YOUR TASK
Write out, unaltered, each line from the top of the records below down to the line where "towards the SoC" appears, that line included.

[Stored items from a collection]
===== src/rtl/fpga_board_ctrl.sv =====
// -----------------------------------------------------------------------------
// fpga_board_ctrl
//
// Board-level glue between raw FPGA pins and the SoC:
//   - two-flop synchronisers for every button pin and the UART RX pin
//   - per-button debouncer producing a clean active-high level plus a
//     one-cycle press pulse
//   - SoC reset stretcher (HOLD/RUN FSM); an optional button re-enters HOLD
//   - LED driver: heartbeat on LED0 while the SoC is held in reset, SoC LEDs
//     while it runs; pin polarity selected by parameter
//
// Ports
//   clk             system clock
//   rst_n           asynchronous active-low reset
//   buttons_i       raw button pins (asynchronous)
//   uart_rx_i       raw UART RX pin (asynchronous)
//   uart_rx_o       synchronised UART RX towards the SoC
//   soc_rst_n       registered active-low SoC reset
//   buttons_o       debounced button levels, 1 = pressed
//   button_press_o  one-cycle pulse when a debounced level rises
//   soc_leds_i      SoC LED requests, 1 = lit
//   led_o           registered LED pins, polarity per LED_ACTIVE_LOW
// -----------------------------------------------------------------------------
module fpga_board_ctrl #(
  parameter int NUM_BUTTONS       = 2,
  parameter int LEDS_WIDTH        = 6,
  parameter int DEBOUNCE_CYCLES   = 250000,
  parameter int RESET_HOLD_CYCLES = 1024,
  parameter int HEARTBEAT_CYCLES  = 12500000,
  parameter int BUTTON_ACTIVE_LOW = 1,
  parameter int LED_ACTIVE_LOW    = 1,
  parameter int SOFT_RST_EN       = 1,
  parameter int SOFT_RST_BUTTON   = 0
) (
  input  logic                   clk,
  input  logic                   rst_n,
  input  logic [NUM_BUTTONS-1:0] buttons_i,
  input  logic                   uart_rx_i,
  output logic                   uart_rx_o,
  output logic                   soc_rst_n,
  output logic [NUM_BUTTONS-1:0] buttons_o,
  output logic [NUM_BUTTONS-1:0] button_press_o,
  input  logic [LEDS_WIDTH-1:0]  soc_leds_i,
  output logic [LEDS_WIDTH-1:0]  led_o
);

  // Parameter range checks at elaboration time
  if (NUM_BUTTONS < 1) begin : g_err_nb
    $error("NUM_BUTTONS must be >= 1");
  end
  if (LEDS_WIDTH < 1) begin : g_err_lw
    $error("LEDS_WIDTH must be >= 1");
  end
  if (DEBOUNCE_CYCLES < 2) begin : g_err_db
    $error("DEBOUNCE_CYCLES must be >= 2");
  end
  if (RESET_HOLD_CYCLES < 1) begin : g_err_rh
    $error("RESET_HOLD_CYCLES must be >= 1");
  end
  if (HEARTBEAT_CYCLES < 1) begin : g_err_hb
    $error("HEARTBEAT_CYCLES must be >= 1");
  end
  if ((BUTTON_ACTIVE_LOW != 0) && (BUTTON_ACTIVE_LOW != 1)) begin : g_err_bal
    $error("BUTTON_ACTIVE_LOW must be 0 or 1");
  end
  if ((LED_ACTIVE_LOW != 0) && (LED_ACTIVE_LOW != 1)) begin : g_err_lal
    $error("LED_ACTIVE_LOW must be 0 or 1");
  end
  if ((SOFT_RST_EN != 0) && (SOFT_RST_EN != 1)) begin : g_err_sre
    $error("SOFT_RST_EN must be 0 or 1");
  end
  if ((SOFT_RST_BUTTON < 0) || (SOFT_RST_BUTTON >= NUM_BUTTONS)) begin : g_err_srb
    $error("SOFT_RST_BUTTON must be < NUM_BUTTONS");
  end

  localparam int DB_W   = $clog2(DEBOUNCE_CYCLES + 1);
  localparam int HOLD_W = $clog2(RESET_HOLD_CYCLES + 1);
  localparam int HB_W   = $clog2(HEARTBEAT_CYCLES + 1);

  localparam logic [DB_W-1:0]   DB_LAST   = DB_W'(DEBOUNCE_CYCLES - 1);
  localparam logic [DB_W-1:0]   DB_ONE    = DB_W'(1);
  localparam logic [HOLD_W-1:0] HOLD_LAST = HOLD_W'(RESET_HOLD_CYCLES - 1);
  localparam logic [HOLD_W-1:0] HOLD_ONE  = HOLD_W'(1);
  localparam logic [HB_W-1:0]   HB_LAST   = HB_W'(HEARTBEAT_CYCLES - 1);
  localparam logic [HB_W-1:0]   HB_ONE    = HB_W'(1);

  // Pin level of a released button; XOR with it turns pin level into "pressed"
  localparam logic [NUM_BUTTONS-1:0] BTN_IDLE =
    (BUTTON_ACTIVE_LOW != 0) ? {NUM_BUTTONS{1'b1}} : {NUM_BUTTONS{1'b0}};
  // Pin level of an unlit LED; XOR with it turns "lit" into pin level
  localparam logic [LEDS_WIDTH-1:0] LED_OFF =
    (LED_ACTIVE_LOW != 0) ? {LEDS_WIDTH{1'b1}} : {LEDS_WIDTH{1'b0}};

  typedef enum logic [0:0] {
    ST_HOLD = 1'b0,
    ST_RUN  = 1'b1
  } state_t;

  logic [NUM_BUTTONS-1:0] btn_meta_r;
  logic [NUM_BUTTONS-1:0] btn_sync_r;
  logic                   rx_meta_r;
  logic                   rx_sync_r;
  logic [NUM_BUTTONS-1:0] btn_level_s;
  logic [DB_W-1:0]        db_cnt_r [NUM_BUTTONS];
  state_t                 state_r;
  state_t                 state_s;
  logic [HOLD_W-1:0]      hold_cnt_r;
  logic [HOLD_W-1:0]      hold_cnt_s;
  logic                   soft_press_s;
  logic [HB_W-1:0]        hb_cnt_r;
  logic                   hb_r;
  logic [LEDS_WIDTH-1:0]  led_lit_s;

  // Two-flop synchronisers; reset to the idle pin levels
  always_ff @(posedge clk or negedge rst_n) begin
    if (!rst_n) begin
      btn_meta_r <= BTN_IDLE;
      btn_sync_r <= BTN_IDLE;
      rx_meta_r  <= 1'b1;
      rx_sync_r  <= 1'b1;
    end else begin
      btn_meta_r <= buttons_i;
      btn_sync_r <= btn_meta_r;
      rx_meta_r  <= uart_rx_i;
      rx_sync_r  <= rx_meta_r;
    end
  end

  assign uart_rx_o   = rx_sync_r;
  assign btn_level_s = btn_sync_r ^ BTN_IDLE;

  // Debouncers: a level differing from the accepted one must persist for
  // DEBOUNCE_CYCLES consecutive edges; press pulses only on acceptance of a 1
  always_ff @(posedge clk or negedge rst_n) begin
    if (!rst_n) begin
      buttons_o      <= {NUM_BUTTONS{1'b0}};
      button_press_o <= {NUM_BUTTONS{1'b0}};
      for (int i = 0; i < NUM_BUTTONS; i++) begin
        db_cnt_r[i] <= {DB_W{1'b0}};
      end
    end else begin
      for (int i = 0; i < NUM_BUTTONS; i++) begin
        button_press_o[i] <= 1'b0;
        if (btn_level_s[i] == buttons_o[i]) begin
          db_cnt_r[i] <= {DB_W{1'b0}};
        end else if (db_cnt_r[i] == DB_LAST) begin
          buttons_o[i]      <= btn_level_s[i];
          button_press_o[i] <= btn_level_s[i];
          db_cnt_r[i]       <= {DB_W{1'b0}};
        end else begin
          db_cnt_r[i] <= db_cnt_r[i] + DB_ONE;
        end
      end
    end
  end

  assign soft_press_s = (SOFT_RST_EN != 0) && button_press_o[SOFT_RST_BUTTON];

  // Reset FSM next state; a soft-reset press always restarts the hold window
  always_comb begin
    state_s    = state_r;
    hold_cnt_s = hold_cnt_r;
    case (state_r)
      ST_HOLD: begin
        if (soft_press_s) begin
          hold_cnt_s = {HOLD_W{1'b0}};
        end else if (hold_cnt_r == HOLD_LAST) begin
          state_s    = ST_RUN;
          hold_cnt_s = {HOLD_W{1'b0}};
        end else begin
          hold_cnt_s = hold_cnt_r + HOLD_ONE;
        end
      end
      ST_RUN: begin
        if (soft_press_s) begin
          state_s    = ST_HOLD;
          hold_cnt_s = {HOLD_W{1'b0}};
        end else begin
          state_s    = ST_RUN;
        end
      end
      default: begin
        state_s    = ST_HOLD;
        hold_cnt_s = {HOLD_W{1'b0}};
      end
    endcase
  end

  // Reset FSM state register; soc_rst_n is registered from the next state
  always_ff @(posedge clk or negedge rst_n) begin
    if (!rst_n) begin
      state_r    <= ST_HOLD;
      hold_cnt_r <= {HOLD_W{1'b0}};
      soc_rst_n  <= 1'b0;
    end else begin
      state_r    <= state_s;
      hold_cnt_r <= hold_cnt_s;
      soc_rst_n  <= (state_s == ST_RUN);
    end
  end

  // Free-running heartbeat: hb toggles every HEARTBEAT_CYCLES edges
  always_ff @(posedge clk or negedge rst_n) begin
    if (!rst_n) begin
      hb_cnt_r <= {HB_W{1'b0}};
      hb_r     <= 1'b0;
    end else if (hb_cnt_r == HB_LAST) begin
      hb_cnt_r <= {HB_W{1'b0}};
      hb_r     <= ~hb_r;
    end else begin
      hb_cnt_r <= hb_cnt_r + HB_ONE;
    end
  end

  // LED pattern in "lit" terms: heartbeat on LED0 while held, SoC LEDs in RUN
  always_comb begin
    led_lit_s = {LEDS_WIDTH{1'b0}};
    if (state_r == ST_RUN) begin
      led_lit_s = soc_leds_i;
    end else begin
      led_lit_s[0] = hb_r;
    end
  end

  // LED pin register with polarity applied
  always_ff @(posedge clk or negedge rst_n) begin
    if (!rst_n) begin
      led_o <= LED_OFF;
    end else begin
      led_o <= led_lit_s ^ LED_OFF;
    end
  end

endmodule
### config.mk
export PLATFORM = sky130hd
export DESIGN_NAME = pyc_credit_tx
export DESIGN_NICKNAME = d
export VERILOG_FILES = /design/src/rtl/pyc_credit_tx.sv
export SDC_FILE = /design/constraint.sdc
export NUM_CORES = 1
export LEC_CHECK = 0
export ABC_AREA = 1
export CAP_MARGIN = 30
export CORE_AREA = 5 5 42 44
export CTS_BUF_LIST = sky130_fd_sc_hd__clkbuf_4 sky130_fd_sc_hd__clkbuf_8 sky130_fd_sc_hd__clkbuf_16
export DETAILED_ROUTE_END_ITERATION = 10
export DIE_AREA = 0 0 47 49
export PLACE_DENSITY = 0.46
export SETUP_SLACK_MARGIN = 0.02
export SLEW_MARGIN = 20
export SYNTH_ARGS = -nofsm -noshare
export SYNTH_HDL_FRONTEND = slang
export SYNTH_SLANG_ARGS = --single-unit
export TNS_END_PERCENT = 20
### constraint.sdc
create_clock -name clk -period 2.2 [get_ports clk]
set_clock_uncertainty 0.15 [all_clocks]
set_input_delay 0.22 -clock clk [delete_from_list [all_inputs] [get_ports clk]]
set_output_delay 0.22 -clock clk [all_outputs]
set_load 0.02 [all_outputs]
### src/rtl/pyc_credit_tx.sv
// pyc_credit_tx: credit-gated ready/valid to tx-pulse bridge for a remote fifo with no backpressure.
// Define PYC_CREDIT_TX_ERR_EN to get a sticky credit-overflow flag on err.
module pyc_credit_tx #(
    parameter int WIDTH = 1,
    parameter int CREDITS = 2,
    localparam int CNT_W = ($clog2(CREDITS + 1) < 1) ? 1 : $clog2(CREDITS + 1)
) (
    input  logic             clk,
    input  logic             rst,
    input  logic             in_valid,
    output logic             in_ready,
    input  logic [WIDTH-1:0] in_data,
    output logic             tx_valid,
    output logic [WIDTH-1:0] tx_data,
    input  logic             credit_return,
    output logic [CNT_W-1:0] credit_count,
    output logic             idle,
    output logic             err
);
    localparam logic [CNT_W:0] FULL = (CNT_W + 1)'(CREDITS);
    logic [CNT_W-1:0] cnt_q, cnt_d;
    logic             tx_valid_q;
    logic [WIDTH-1:0] tx_data_q;
    logic             accept, overflow;
    logic [CNT_W:0]   sum;
    assign in_ready = cnt_q != '0;
    assign accept   = in_valid && in_ready;
    // one extra bit so a return at a full counter is visible as sum > FULL
    assign sum      = {1'b0, cnt_q} - (CNT_W + 1)'(accept) + (CNT_W + 1)'(credit_return);
    assign overflow = sum > FULL;
    assign cnt_d    = overflow ? FULL[CNT_W-1:0] : sum[CNT_W-1:0];
    always_ff @(posedge clk) begin
        if (rst) begin
            cnt_q      <= FULL[CNT_W-1:0];
            tx_valid_q <= 1'b0;
            tx_data_q  <= '0;
        end else begin
            cnt_q      <= cnt_d;
            tx_valid_q <= accept;
            if (accept) tx_data_q <= in_data;
        end
    end
    assign tx_valid     = tx_valid_q;
    assign tx_data      = tx_data_q;
    assign credit_count = cnt_q;
    assign idle         = (cnt_q == FULL[CNT_W-1:0]) && !tx_valid_q;
`ifdef PYC_CREDIT_TX_ERR_EN
    logic err_q;
    always_ff @(posedge clk) begin
        if (rst) err_q <= 1'b0;
        else if (overflow) err_q <= 1'b1;
    end
    assign err = err_q;
`ifndef SYNTHESIS
    always_ff @(posedge clk) begin
        if (!rst && overflow) $display("pyc_credit_tx: credit overflow, credit dropped at %0t", $time);
    end
`endif
`else
    assign err = 1'b0;
`endif
endmodule

# Word level (Yosys, flattened, before mapping)
# Index checks and enable logic that the tools add are counted.
[totals]
out_inout_bits = 7
regBits = 4
word_cells = 12
[op_classes]
n_lt_le_gt_ge = 1
n_eq_ne = 1
n_reduce_logical = 5
add_sub_neg = 2
[ops]
columns = ["cell", "count"]
rows = [
  ["adder 3 x 1 -> 3 bit", 1],
  ["greater-than comparator 3 x 2 -> 1 bit (second input constant)", 1],
  ["subtractor 2 x 1 -> 3 bit", 1],
  ["equality test 2 bit (second input constant)", 1],
  ["logical AND 1 bit", 2],
  ["nonzero test 2 bit", 1],
  ["OR reduction 2 bit", 1],
  ["zero test 1 bit", 1],
]

# Logic depth before layout (Yosys ltp)
[depth]
word_depth = 6
ltp_mapped = 11
ltp_nobuf = 11

# Worst setup path after synthesis
# No wires, ideal clock.
[synth_path]
path_kind = "register to register"
from = "register cnt_q[0], in the netlist credit_count[0]"
to = "register cnt_q[1], in the netlist credit_count[1]"
slack_ns = 0.187
stages_incl_launch_ff = 9
n_path_buf = 0
setup_time_ns = 0.123
t_arrival_ns = 1.740
synth_period_minus_slack_ns = 2.013
required_time_ns = 1.927
path_cell_list = "dfxtp_1 nor2_1 nor2_2 ha_1 inv_1 ha_1 fa_1 a21oi_1 nand3b_1"
[synth_between]
elab_chain_cells = 6
[synth_rtl]
columns = ["element", "line_no", "rtl"]
rows = [
  ["start: declaration", "21", "logic [CNT_W-1:0] cnt_q, cnt_d;"],
  ["start signal: assignment", "34", "cnt_q <= FULL[CNT_W-1:0];"],
  ["start signal: assignment", "38", "cnt_q <= cnt_d;"],
  ["nonzero test 2 bit *", "26", "assign in_ready = cnt_q != '0;"],
  ["logical AND 1 bit *", "27", "assign accept = in_valid && in_ready;"],
  ["via accept", "24", "logic accept, overflow;"],
  ["subtractor 2 x 1 -> 3 bit *", "29", "assign sum = {1'b0, cnt_q} - (CNT_W + 1)'(accept) + (CNT_W + 1)'(credit_return);"],
  ["adder 3 x 1 -> 3 bit *", "29", ""],
  ["via sum[1]", "25", "logic [CNT_W:0] sum;"],
  ["greater-than comparator 3 x 2 -> 1 bit", "30", "assign overflow = sum > FULL;"],
  ["OR reduction 2 bit (no line)", "--", ""],
]
# Mark *: on every way through the listed nets, which the timed path passes. The rest lies on a longest branch.
# A chain may end at the register's enable or synchronous reset.

# Worst setup path after layout
# Same ends and word-level chain as after synthesis.

==> results.ini <==
[die]
core_region_area_mm2=0.001401
dieHeight_um=49
start_util=0.1723
rows=14
ios=12
die_w_um=47
dieArea_mm2=0.002303

[global_routing]
grt_pass1_vias=220
grt_pass1_wl_um=883
grt_max_degree=6
gr-usage-all-layers=0.05642
overflow=0
antenna_found_initial=0

[power_and_ir_drop]
p_leak_nw=0.2098
p_comb_frac=0.533
swShare=0.3712
p_clk_frac=0.207
ir_drop_uv=306.9
p_seq_frac=0.260
power_density_mw_per_mm2=1009
p_sw_mw=0.1532
p_int_mw=0.2595

[worst_setup_path]
reg2reg_from=credit_count[0]
worst-path-max-fanout=4
crit_chain=nor2_4 -> nor2_2 -> ha_1 -> inv_1 -> ha_2 -> fa_1 -> a21oi_2 -> nand3b_1
reg2reg_slack_ps=190
r2r_cells=8
crit_arrival_ps=1960
crit_cells=8
cp_num_buf_inv=1
end_kind=register
startpoint_type=register
worstSetupPathType=reg2reg
r2r-end=credit_count[1]
crit_slowest_cell=fa_1
required_ps=2150
critPathTopFamily=adder cells
max_stage_delay_ps=450

[hold_path]
min_to=tx_valid
holdPathStages=3
min_from=in_valid
hp-class=in2reg

[placed_design]
hpwl_um=446.1
port_buffers=10
place.gp.congestion=0.6300
dp.cells=60

[final_layout]
regArea_um2=81.33
syn_to_final_growth_pct=69.43
antenna_cells=0
final_nets=58
multiInputGateArea_um2=133.9
final_cells=64
nFillCells=169
drive_gt1_frac=0.2292
utilization=0.2920

[cts]
clk_pin_slew_ps=30
clockBufferDepth=2
cts_buffers=3
h-tree-depth=1
clockRootBuffer=clkbuf_4
cts.sinks=4
clock_latency_ps=220
cts_tree=yes

[yosys]
ys_ff_latch=4
synth_top_area_share=0.3316
synth_area_leaders=dfxtp_1 33%, inv_1 14%, ha_1 10%, nor2_1 9.3%, fa_1 8.3%
yosysTopAreaCell=dfxtp_1
synthCells=34
ys_seq_area_frac=0.3316
syn_nets=42
synthDistinctLibCells=13
synth_area_per_cell_um2=7.102
yosys_warnings=0
synth_area_um2=241.5

[detailed_routing]
wl_per_cell_um=7.859
routed_wirelength_um=503
drtIter0Drc=2
drc_errors=0
vias_per_cell=3.484
vias=223
drtPass1Iterations=2
ant_nets=0

[timing]
rsz0062_at_grt=no
tns_ps=0
drv_slew=0
finalHoldViolCount=0
layout_min_cycle_time_ps=2012
period_share=0.9146
fmax_mhz=497.0
setup_viol=0

[run_status]
status=finished, final reports clean

[job]
maxCapViolCount=0

[cell usage in the layout (no fill, tap or decap), types with 2 or more instances in the layout]
cell type,count
nand2_1,4
clkdlybuf4s50_1,9
clkbuf_4,3
nor2_1,5
inv_1,8
nor3_1,2
buf_4,2
dfxtp_1,3
[registers in the layout, indices dropped and copies added, names as in the netlist]
name and flops:
tx_valid 1, tx_data 1, credit_count 2
[Yosys cell counts, drive strengths merged]
master and count:
a21oi 1, buf 1, conb 1, dfxtp 4, fa 1, ha 2
inv 9, nand2 4, nand3 1, nand3b 1, nor2 7, nor3 2
[power by group through the flow]
stage / sequential (mW) / clock (mW) / combinational, mW
after detailed placement: 0.103 / 0 / 0.204
final: 0.107 / 0.0853 / 0.220
after CTS: 0.102 / 0.0914 / 0.206
after global routing: 0.110 / 0.0966 / 0.250
after global placement: 0.104 / 0 / 0.207
after floorplan: 0.120 / 0 / 0.104
[worst max-delay path by stage]
stage / start / endpoint / slack (ps)
after CTS: in_valid / credit_count[1] / 130
after global routing: credit_count[0] / credit_count[1] / 20
final: credit_count[0] / credit_count[1] / 190
after global placement: in_valid / credit_count[0] / -80
after floorplan: credit_count[0] / credit_count[1] / 190
after detailed placement: in_valid / credit_count[1] / -100
[worst min-delay path: cells and delay by family]
kind	cells	cell delay (ps)
simple gates	1	50
buf+inv	2	200
[metrics by stage]
step                total power, mW  instance area, µm²  hold slack [ps]  worst slack [ps]
finish                       0.4127               409.1            141.4             188.0
CTS                          0.3996               384.1            338.3             127.8
global route                 0.4561               409.1            172.6             24.26
detailed placement           0.3072               361.6            330.2            -95.30
floorplan                    0.2248               241.5            149.3             187.4
global placement             0.3113               361.6            322.9            -81.72
[logic make-up after synthesis]
| logic type | after synthesis | share of synthesized area |
|---|---|---|
| fa+ha+maj | 3 | 0.1865 |
| simple gates | 15 | 0.2746 |
| buf+inv | 10 | 0.1710 |
| other cells | 1 | 0.01553 |
| compound gates | 1 | 0.02071 |
| flops | 4 | 0.3316 |
[routing by layer]
layer,GRT usage,routed length (µm),part of all wire,vias to the layer above
li1,-,-,-,126
met1,0.05960,212,0.42,95
met2,0.07692,272,0.54,2
met3,0.01476,18,0.036,0
met4,0.06912,0,0,0
met5,0,0,0,-
[cell type report]
type / instances / share of cell area
timing repair buffer: 12 / 0.2875
inverter: 9 / 0.08257
tap: 16 / 0.04893
clock buffer: 3 / 0.05505
multi-input combinational: 20 / 0.3272
sequential: 4 / 0.1988
[what timing repair did]
item / 4_1_cts / 5_1_grt
setup endpoints to repair: 0 / 2
hold buffers: 0 / 0
setup buffers: 0 / 1
gates resized for setup: 0 / 7
Note: power is estimated with default switching activity, not from simulation.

EXERCISE OUTPUT
===== src/rtl/fpga_board_ctrl.sv =====
// -----------------------------------------------------------------------------
// fpga_board_ctrl
//
// Board-level glue between raw FPGA pins and the SoC:
//   - two-flop synchronisers for every button pin and the UART RX pin
//   - per-button debouncer producing a clean active-high level plus a
//     one-cycle press pulse
//   - SoC reset stretcher (HOLD/RUN FSM); an optional button re-enters HOLD
//   - LED driver: heartbeat on LED0 while the SoC is held in reset, SoC LEDs
//     while it runs; pin polarity selected by parameter
//
// Ports
//   clk             system clock
//   rst_n           asynchronous active-low reset
//   buttons_i       raw button pins (asynchronous)
//   uart_rx_i       raw UART RX pin (asynchronous)
//   uart_rx_o       synchronised UART RX towards the SoC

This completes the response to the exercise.